I don't know much about the MSX BIOS routines -AND- the ZX7 to RAM routine is pretty much using all register pairs, the accumulator, and flags for various tasks, that's why I can only say "Maybe".

I've made my own version ZX7 decompression directly into VRAM (see an earlier post for its source code).

Edited May 30, 2016 by newcoleco

nitrofurano · June 1, 2016

the routine sg1000ldirvm that i use on ColecoVision is this one: (ix register is used from Boriel’s ZX-Basic Compiler, it just works exactly like ldir )

sg1000ldirvm.bas:

sub sg1000ldirvm(tlen as uinteger, tvram as uinteger, tram as uinteger):
  asm
    ld b,(ix+5)
    ld c,(ix+4)
    ld d,(ix+7)
    ld e,(ix+6)
    ld h,(ix+9)
    ld l,(ix+

    ldirmv:
    di
    ld a,e
    out ($bf),a
    ld a,d
    or 040h ;????????
    out ($bf),a

    ldirmv_loop:
    ld a,(hl)
    out ($be),a
    inc hl
    dec bc
    ld a,b
    or c
    jr nz,ldirmv_loop
    ei

    end asm
  end sub

'-------------------------------------------------------------------------------
'- LDIRVM (msx)
'- Address  : #005C
'- Function : Block transfer to VRAM from memory
'- Input    : BC - blocklength
'-            DE - Start address of VRAM
'-            HL - Start address of memory
'- Registers: All

nitrofurano · June 1, 2016

I've made my own version ZX7 decompression directly into VRAM (see an earlier post for its source code).

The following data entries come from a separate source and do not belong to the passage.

## src/rtl/neuron_acc.sv

```systemverilog
// Accumulates N_TERMS sign-magnitude products plus a bias into one saturated sign-magnitude result.
// Build option: define NEURON_ACC_RELU_EN to fuse a ReLU into the output conversion.
module neuron_acc #(
  parameter int N_TERMS = 4,
  parameter int ACC_W   = 24
) (
  input  logic        clk,
  input  logic        rst_n,
  input  logic [15:0] i_bias,
  input  logic        i_in_valid,
  output logic        o_in_ready,
  input  logic [15:0] i_in_data,
  output logic        o_out_valid,
  input  logic        i_out_ready,
  output logic [15:0] o_out_data,
  output logic        o_busy
);

  typedef enum logic [1:0] {
    ST_IDLE   = 2'd0,
    ST_ACCUM  = 2'd1,
    ST_OUTPUT = 2'd2
  } state_e;

  localparam logic [7:0]              LP_N_TERMS = 8'(N_TERMS);
  localparam logic signed [ACC_W-1:0] LP_POS_MAX = ACC_W'(32767);
  localparam logic signed [ACC_W-1:0] LP_NEG_MAX = ACC_W'(-32767);

  state_e                  r_state;
  logic signed [ACC_W-1:0] r_acc;
  logic [7:0]              r_cnt;
  logic [15:0]             r_out_data;
  logic                    r_out_valid;
  logic                    r_in_ready;
  logic                    r_busy;

  logic signed [ACC_W-1:0] w_acc_base;
  logic signed [ACC_W-1:0] w_acc_next;
  logic [7:0]              w_cnt_next;
  logic                    w_last;
  logic                    w_accept;
  logic [14:0]             w_mag;
  logic [15:0]             w_sat;

  // Negative zero (8000) maps to 0 because its magnitude field is zero.
  function automatic logic signed [ACC_W-1:0] f_conv(input logic [15:0] x);
    logic signed [ACC_W-1:0] mag;
    mag = {{(ACC_W-15){1'b0}}, x[14:0]};
    return x[15] ? -mag : mag;
  endfunction

  assign w_accept   = i_in_valid && r_in_ready;
  assign w_acc_base = (r_state == ST_IDLE) ? f_conv(i_bias) : r_acc;
  assign w_acc_next = w_acc_base + f_conv(i_in_data);
  assign w_cnt_next = (r_state == ST_IDLE) ? 8'd1 : r_cnt + 8'd1;
  assign w_last     = (w_cnt_next == LP_N_TERMS);
  assign w_mag      = w_acc_next[ACC_W-1] ? (15'd0 - w_acc_next[14:0]) : w_acc_next[14:0];

  // Saturated conversion of the sum that the current accept would produce.
  always_comb begin
    w_sat = {1'b0, w_mag};
    if (w_acc_next > LP_POS_MAX) begin
      w_sat = 16'h7FFF;
    end else if (w_acc_next[ACC_W-1]) begin
`ifdef NEURON_ACC_RELU_EN
      w_sat = 16'h0000;
`else
      w_sat = (w_acc_next < LP_NEG_MAX) ? 16'hFFFF : {1'b1, w_mag};
`endif
    end
  end

  always_ff @(posedge clk or negedge rst_n) begin
    if (!rst_n) begin
      r_state     <= ST_IDLE;
      r_acc       <= '0;
      r_cnt       <= '0;
      r_out_data  <= 16'h0000;
      r_out_valid <= 1'b0;
      r_in_ready  <= 1'b1;
      r_busy      <= 1'b0;
    end else begin
      case (r_state)
        ST_IDLE, ST_ACCUM: begin
          if (w_accept) begin
            r_acc  <= w_acc_next;
            r_cnt  <= w_cnt_next;
            r_busy <= 1'b1;
            if (w_last) begin
              r_state     <= ST_OUTPUT;
              r_out_data  <= w_sat;
              r_out_valid <= 1'b1;
              r_in_ready  <= 1'b0;
            end else begin
              r_state <= ST_ACCUM;
            end
          end
        end
        ST_OUTPUT: begin
          if (i_out_ready) begin
            r_state     <= ST_IDLE;
            r_cnt       <= '0;
            r_out_valid <= 1'b0;
            r_in_ready  <= 1'b1;
            r_busy      <= 1'b0;
          end
        end
        default: begin
          r_state     <= ST_IDLE;
          r_out_valid <= 1'b0;
          r_in_ready  <= 1'b1;
          r_busy      <= 1'b0;
        end
      endcase
    end
  end

  assign o_in_ready  = r_in_ready;
  assign o_out_valid = r_out_valid;
  assign o_out_data  = r_out_data;
  assign o_busy      = r_busy;

endmodule

```

## config.mk

```make
export PLATFORM = sky130hd
export DESIGN_NAME = neuron_acc
export DESIGN_NICKNAME = d
export VERILOG_FILES = /design/src/rtl/neuron_acc.sv
export SDC_FILE = /design/constraint.sdc
export NUM_CORES = 1
export LEC_CHECK = 0
export CAP_MARGIN = 20
export CORE_MARGIN = 2
export CORE_UTILIZATION = 25
export DETAILED_ROUTE_END_ITERATION = 8
export PLACE_DENSITY = 0.42
export SLEW_MARGIN = 20
export SYNTH_ARGS = -nofsm -noshare
export SYNTH_HDL_FRONTEND = slang
export SYNTH_SLANG_ARGS = --single-unit
```

## constraint.sdc

```tcl
create_clock -name clk -period 10.42 [get_ports clk]
set_clock_uncertainty 0.1 [all_clocks]
set_input_delay 3.126 -clock clk [delete_from_list [all_inputs] [get_ports clk]]
set_output_delay 3.126 -clock clk [all_outputs]
set_load 0.02 [all_outputs]
```

==> results.yml <==
synth:
  syn-mean-instance-area_sq_um: 7.83
  ys_warn_count: 0
  ys_dominant_reg_cell: "dfrtp_1"
  post_synth_inst_count: 629
  synth-edff-count: 0
  netlist.top_cell.by_area: "dfrtp_1"
  synth.cell_area_sq_um: 4930
  synth.net_count: 695
  postSynth.asyncResetShare: 1.00
  synth_area_leaders: "dfrtp_1, nand2_1, ha_1"
  ys_seq_elements: 53
  synth.distinct_cells: 69
  netlist_top_cells_count: "nand2_1, o21ai_0, dfrtp_1"
  synthDominantCellAreaShare: 0.264
  ys_seq_area_frac: 0.269
  synth_most_common_cell: "nand2_1"
clock_tree:
  clock_tree_from_tritoncts: "built"
  cts.htree.levels: 2
  clk_pin_slew_ns: 0.08
  ctsHoldBuffers: 0
  cts.root.buffer_cell: "clkbuf_16"
  cts_buffers: 5
  cts.path.max_buffers: 2
  postCtsSetupBuffers: 0
  cts.repair.resized: 0
  clock_insertion_delay_worst_skew_ns: 0.30
  clock-sinks: 53
placed_design:
  dpl-instance-area_sq_um: 5670
  port_buffer_cells: 54
  globalplace.congestion: 0.891
  dp.final_hpwl_um: 12300
layout:
  regArea_sq_um: 1330
  postLayoutCellArea_sq_um: 5820
  fillCellCount: 2130
  area_used_by_multi_input_combinational_logic_sq_um: 3390
  final_nets: 727
  antenna_cells_inserted: 0
  final_layout_size_suffix_gt1_frac: 0.0589
  syn2layout_area_growth_pct: 18.2
die:
  area_of_the_core_sq_um: 19400
  rows: 51
  effective_utilization_at_floorplan: 0.254
  dieHeight_um: 144
  die_x_um: 144
  number_of_placed_i_o_pins: 55
  fp.dieArea_sq_um: 20800
critical_path:
  cp_slowest_cell: "xor2_2"
  critical_path_arrival_ns: 8.51
  cp_max_fo: 22
  critical-path-max-stage-delay_ns: 0.76
  critPathRequiredTime_ns: 10.48
  critical_path.startpoint_type: "input port"
  cells_along_the_critical_path: "clkdlybuf4s50_1 -> or3_1 -> o21ai_0 -> nand2_1 -> xnor2_1 -> o21ai_0 -> ha_1 -> a21oi_1 -> o221ai_1 -> o211a_1 -> o221ai_1 -> xor2_2 -> a41oi_1 -> o31ai_2 -> buf_4 -> o2111ai_1"
  setup.worst_path.end_class: "flop"
  critPathKind: "in2reg"
hold_path:
  hold_path_class: "reg2reg"
sta:
  clock.fmax_ghz: 0.118
  grt_setup_unrepaired: "no"
  setup_viol_count_final: 0
  final_min_period_over_clock_period: 0.811
  max_slew_margin: 0.385
  final.setup.tns_ns: 0
  timing.final.crit_period_ns: 8.45
  final_max_slew_viol_count: 0
  worstMarginPinSlew_ns: 0.922
  finalHoldViolCount: 0
power_and_ir_drop:
  cellPowerDensity_nw_per_um2: 375
  total_power_uw: 2190
  vdd_ir_drop_max_uv: 91.6
  static_leakage_uw: 0.00235
drt:
  drt_pre_antenna_iters: 6
  final_antenna_net_count: 0
  remaining_drc_errors: 0
  drt_first_iter_violations: 242
  finalWirelength_um: 15400
  mean_routed_wirelength_per_cell_um: 16.6
  route.vias.total: 4690
  vias_per_cell: 5.06
global_route:
  grt_first_pass_wirelength_um: 24900
  grt_start_max_net_pins: 54
  grt_antenna_before_repair: 0
  grt_overflow_total: 0
  grt_usage: 0.154
  vias_in_the_first_global_route: 4695
outcome:
  outcome: "finished clean"
flow_run:
  timing.max_cap.violations: 0
[worst paths after layout]
path	to	depth (start not counted)	startpoint	slack [ns]
max	o_out_data[10]	16	i_bias[5]	1.97
min	r_acc[9]	2	r_acc[9]	0.39
max reg2reg	o_out_data[10]	13	r_state[1]	5.29
min reg2reg	r_acc[9]	2	r_acc[9]	0.39
max in group asynchronous	r_acc[17]	2	rst_n	6.91
min in group asynchronous	r_cnt[0]	2	rst_n	2.85
[layout make-up]
cell class / instances / area share
multi-input cells: 529 / 0.582
flip-flops and latches: 53 / 0.228
repair buffers: 60 / 0.0997
well taps: 265 / 0.0570
clock buffers: 5 / 0.0215
inverters: 12 / 0.00774
clock inverters: 3 / 0.00451
[metrics by stage]
stage                     setup WS, ns   util  instances  hold slack, ns
final                             1.97  0.300        927           0.386
after global routing              1.48  0.300        927           0.424
after CTS                         1.97  0.300        927           0.389
after detailed placement          1.66  0.292        919           0.369
after global placement            1.72  0.292        919           0.366
after floorplan                   3.01      -        629           0.345
[cell usage in the layout (no fill, tap or decap), types with 8 or more instances in the layout]
master / instances
nand2_1: 108
o21ai_0: 68
clkdlybuf4s50_1: 53
dfrtp_1: 52
a21oi_1: 37
nor2_1: 34
ha_1: 29
xnor2_1: 27
xor2_1: 27
nand3_1: 15
nand4_1: 13
inv_1: 12
nor3_1: 11
o21a_1: 11
or3_1: 10
o31ai_1: 9
and3_1: 8
[cell families (layout without fill, tap and decap cells)]
group | after synthesis | in the layout | synth area share
XOR/XNOR | 56 | 56 | 0.103
AND/OR/NAND/NOR | 244 | 244 | 0.237
AO/OA/AOI/OAI | 197 | 197 | 0.265
adder cells (fa/ha/maj) | 30 | 30 | 0.0777
buffers and inverters | 47 | 80 | 0.0437
multiplexers | 2 | 2 | 0.00406
flip-flops | 53 | 53 | 0.269
[where the power goes]
| group | internal, uW | leakage [uW] | switching, uW | total (uW) |
|---|---|---|---|---|
| Clock | 91.0 | 0.0000680 | 83.2 | 174 |
| Combinational | 611 | 0.00164 | 1020 | 1630 |
| Sequential | 305 | 0.000642 | 73.9 | 379 |
[worst max-delay path: cells and delay by family]
kind	cells	cell delay, ns
XOR/XNOR	2	0.91
AO/OA/AOI/OAI	9	2.81
buffers and inverters	2	0.71
AND/OR/NAND/NOR	2	0.52
adder cells (fa/ha/maj)	1	0.42
[metal layers]
layer  vias up  share of wire  GRT usage
li1       2346              -          -
met3        15          0.022     0.0189
met4         0          0.017     0.0337
met2        69           0.51      0.279
met5         -              0          0
met1      2260           0.45      0.197
[flip-flops by register name, summed over array words and instances (netlist names)]
register and count:
o_busy 1, r_acc 24, r_state 2, r_cnt 8, o_in_ready 1, o_out_valid 1, o_out_data 16
No activity file was read; power rests on OpenSTA's default activity.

this one? http://atariage.com/forums/topic/215500-data-compression-test-on-simple-bitmap-256x192/?p=3507010 - thanks!

einar · June 1, 2016

Hi,

My name is Einar Saukas, I'm the original author of ZX7. I'm glad to know people have been using it here, thanks for the interest!

However I'm afraid there's some misunderstanding I would like to correct:

Side note : The ZX7 compression tool written by the original author do a quick look and compress data based on the ZX7 specifications which I can explain if someone asks for it. However, this tool was written as a proof of concept but NOT as the best compression tool possible for this format to achieve even better compression results than what people are getting now. This situation is easy to understand if we compare with modern ZIP tools which are not optimized for the best compression possible at a cost of taking hours for it but good enough for a nice user experience achievable in seconds or very few minutes.

This information is wrong. The ZX7 compression tool is "optimal", which means it produces the best compression results possible for this format. The documentation file explicitly says it. If you read anywhere a comment that suggested otherwise, please let me know so I can post a clarification there too.

The compression tool runs very fast because it implements a faster algorithm I developed myself, but it doesn't sacrifice compression ratio to achieve this performance.

In fact, after studying a lot about compression during my quest of making my own new compression format, reading various scientific papers on the subject and also watching the amusing video series by Google titled Compressor Head, I'm happy to say that after all the headaches, I was able to make my own compression tool based on ZX7 specifications and get the best results out of it.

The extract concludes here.